Nello specifico, si fa riferimento all’articolo 19 della legge 157 del 1992 il quale prevede che siano “le Regioni a dover provvedere al controllo delle specie di fauna selvatica anche nelle zone vietate alla caccia”. Il Campidoglio, inoltre, ha notato che la Regione “risulterebbe inadempiente al Protocollo d’Intesa sottoscritto con la Città Metropolitana di Roma Capitale e Roma Capitale” che, in sostanza, delinea come l’Ente regionale debba “predisporre piani di gestione nelle aree ricadenti nel territorio di Roma Capitale” e individuare strutture “in grado di ricevere gli animali vivi, catturati nell’ambito delle attività di controllo numerico”.
Uscendo fuori dal politichese (e da un colpo di spugna figlio di una annuncite che anticipa la chiamata alle urne), resta lo scaricabarile a Cinque Stelle che – nell’ultima legislatura capitolina – ha tenuto banco sul tema dei cinghiali, troppo spesso immortalati (le apparizioni sui social ormai non si contano più) in città, per strada (uno addirittura morto, in via Igea) o perfino sulla pista ciclabile, in zona Monte Mario. Cioè: tutti hanno attaccato tutti, ma la problematica (come altre, vedi il nodo dei rifiuti) è rimasta al solito punto di partenza. Ossia ferma. E la colpa è sempre di qualcun altro, o meglio: di chi “c’era prima”.

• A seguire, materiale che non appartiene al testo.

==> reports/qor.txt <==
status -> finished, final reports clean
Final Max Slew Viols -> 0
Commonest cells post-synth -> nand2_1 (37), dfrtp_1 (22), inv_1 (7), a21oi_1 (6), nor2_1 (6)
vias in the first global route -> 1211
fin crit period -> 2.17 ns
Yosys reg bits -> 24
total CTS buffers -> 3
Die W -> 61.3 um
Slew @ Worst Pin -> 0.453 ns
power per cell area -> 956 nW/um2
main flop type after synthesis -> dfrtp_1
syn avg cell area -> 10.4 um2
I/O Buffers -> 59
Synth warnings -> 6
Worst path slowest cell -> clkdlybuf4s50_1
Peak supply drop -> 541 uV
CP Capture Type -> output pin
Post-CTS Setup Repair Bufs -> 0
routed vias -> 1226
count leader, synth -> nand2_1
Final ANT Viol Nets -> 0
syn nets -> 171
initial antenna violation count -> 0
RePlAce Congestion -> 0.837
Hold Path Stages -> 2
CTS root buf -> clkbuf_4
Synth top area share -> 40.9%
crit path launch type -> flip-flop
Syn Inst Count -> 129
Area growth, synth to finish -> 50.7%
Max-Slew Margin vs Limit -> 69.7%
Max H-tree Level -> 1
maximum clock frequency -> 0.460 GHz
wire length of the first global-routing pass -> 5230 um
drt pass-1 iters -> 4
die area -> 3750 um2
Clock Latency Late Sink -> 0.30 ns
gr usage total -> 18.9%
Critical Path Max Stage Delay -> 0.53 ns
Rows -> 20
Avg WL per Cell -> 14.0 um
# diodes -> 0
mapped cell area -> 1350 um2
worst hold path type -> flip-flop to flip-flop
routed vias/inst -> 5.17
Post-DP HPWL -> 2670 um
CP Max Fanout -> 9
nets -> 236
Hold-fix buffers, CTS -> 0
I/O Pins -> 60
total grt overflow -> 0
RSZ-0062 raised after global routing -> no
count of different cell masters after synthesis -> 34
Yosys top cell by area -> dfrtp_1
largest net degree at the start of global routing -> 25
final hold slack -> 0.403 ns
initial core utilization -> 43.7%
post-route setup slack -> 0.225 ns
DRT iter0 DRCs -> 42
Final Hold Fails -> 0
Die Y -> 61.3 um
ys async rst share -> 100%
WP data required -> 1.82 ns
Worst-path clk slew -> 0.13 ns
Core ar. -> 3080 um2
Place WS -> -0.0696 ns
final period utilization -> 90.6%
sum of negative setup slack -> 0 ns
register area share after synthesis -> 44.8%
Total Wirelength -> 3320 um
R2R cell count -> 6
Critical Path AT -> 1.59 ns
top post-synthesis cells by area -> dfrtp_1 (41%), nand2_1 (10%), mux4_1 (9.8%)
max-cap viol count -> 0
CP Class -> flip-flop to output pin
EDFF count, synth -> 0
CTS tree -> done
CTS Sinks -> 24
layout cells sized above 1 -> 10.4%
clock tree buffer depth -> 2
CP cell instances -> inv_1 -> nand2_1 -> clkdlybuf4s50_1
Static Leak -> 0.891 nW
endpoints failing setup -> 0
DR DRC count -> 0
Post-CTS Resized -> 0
File: config.mk
export PLATFORM = sky130hd
export DESIGN_NAME = program_loader_flat
export DESIGN_NICKNAME = d
export VERILOG_FILES = /design/src/rtl/program_loader_if.sv /design/src/rtl/program_loader.sv /design/src/flat_wrapper.sv
export SDC_FILE = /design/constraint.sdc
export NUM_CORES = 1
export LEC_CHECK = 0
export BUFFER_PORTS_ARGS = -buffer_cell sky130_fd_sc_hd__buf_4
export CAP_MARGIN = 40
export CORE_UTILIZATION = 51
export CTS_BUF_LIST = sky130_fd_sc_hd__clkbuf_8
export DETAILED_ROUTE_END_ITERATION = 8
export GPL_ROUTABILITY_DRIVEN = 0
export PLACE_DENSITY = 0.82
export SETUP_SLACK_MARGIN = 0.2
export SYNTH_ARGS = -nofsm -noshare
export SYNTH_HDL_FRONTEND = slang
export SYNTH_SLANG_ARGS = --single-unit
File: constraint.sdc
create_clock -name clk -period 2.2 [get_ports clk]
set_clock_uncertainty 0.05 [all_clocks]
set_input_delay 0.44 -clock clk [delete_from_list [all_inputs] [get_ports clk]]
set_output_delay 0.44 -clock clk [all_outputs]
set_load 0.02 [all_outputs]
File: config.mk
export PLATFORM = sky130hd
export DESIGN_NAME = mem_lsu
export DESIGN_NICKNAME = d
export VERILOG_FILES = /design/src/rtl/mem_lsu_pkg.sv /design/src/rtl/mem_lsu_fmt.sv /design/src/rtl/mem_lsu.sv
export SDC_FILE = /design/constraint.sdc
export NUM_CORES = 1
export LEC_CHECK = 0
export ABC_AREA = 1
export CAP_MARGIN = 15
export CORE_ASPECT_RATIO = 0.7
export CORE_MARGIN = 5
export CORE_UTILIZATION = 46
export CTS_CLUSTER_DIAMETER = 30
export DETAILED_ROUTE_END_ITERATION = 16
export MAX_ROUTING_LAYER = met4
export PLACE_DENSITY = 0.94
export SYNTH_ARGS = -nofsm -noshare
export SYNTH_HDL_FRONTEND = slang
export SYNTH_SLANG_ARGS = --single-unit
export TNS_END_PERCENT = 1
File: constraint.sdc
create_clock -name clk_i -period 6.78 [get_ports clk_i]
set_clock_uncertainty 0.1 [all_clocks]
set_input_delay 0.678 -clock clk_i [delete_from_list [all_inputs] [get_ports clk_i]]
set_output_delay 0.678 -clock clk_i [all_outputs]
set_load 0.01 [all_outputs]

Così, visto che il M5S è molto attento alla mobilità (e agli slogan un tanto al chilo), sarebbe opportuno iniziare a ideare dei percorsi cinghiabili, con buona pace dei cittadini abituati a vedere questi mammiferi in ogni dove. Poi chissà, l’esemplare irsuto – presenza fissa nell’Urbe – potrebbe sostituire la Lupa come simbolo della Città Eterna. Perché, in una politica al ribasso, ci si abitua a tutto. E il cinghiale, gratta-gratta, assomiglia sempre più all’Ovosodo di Paolo Virzì, che “non va né in su né in giù”, ma che ormai fa compagnia come un vecchio amico.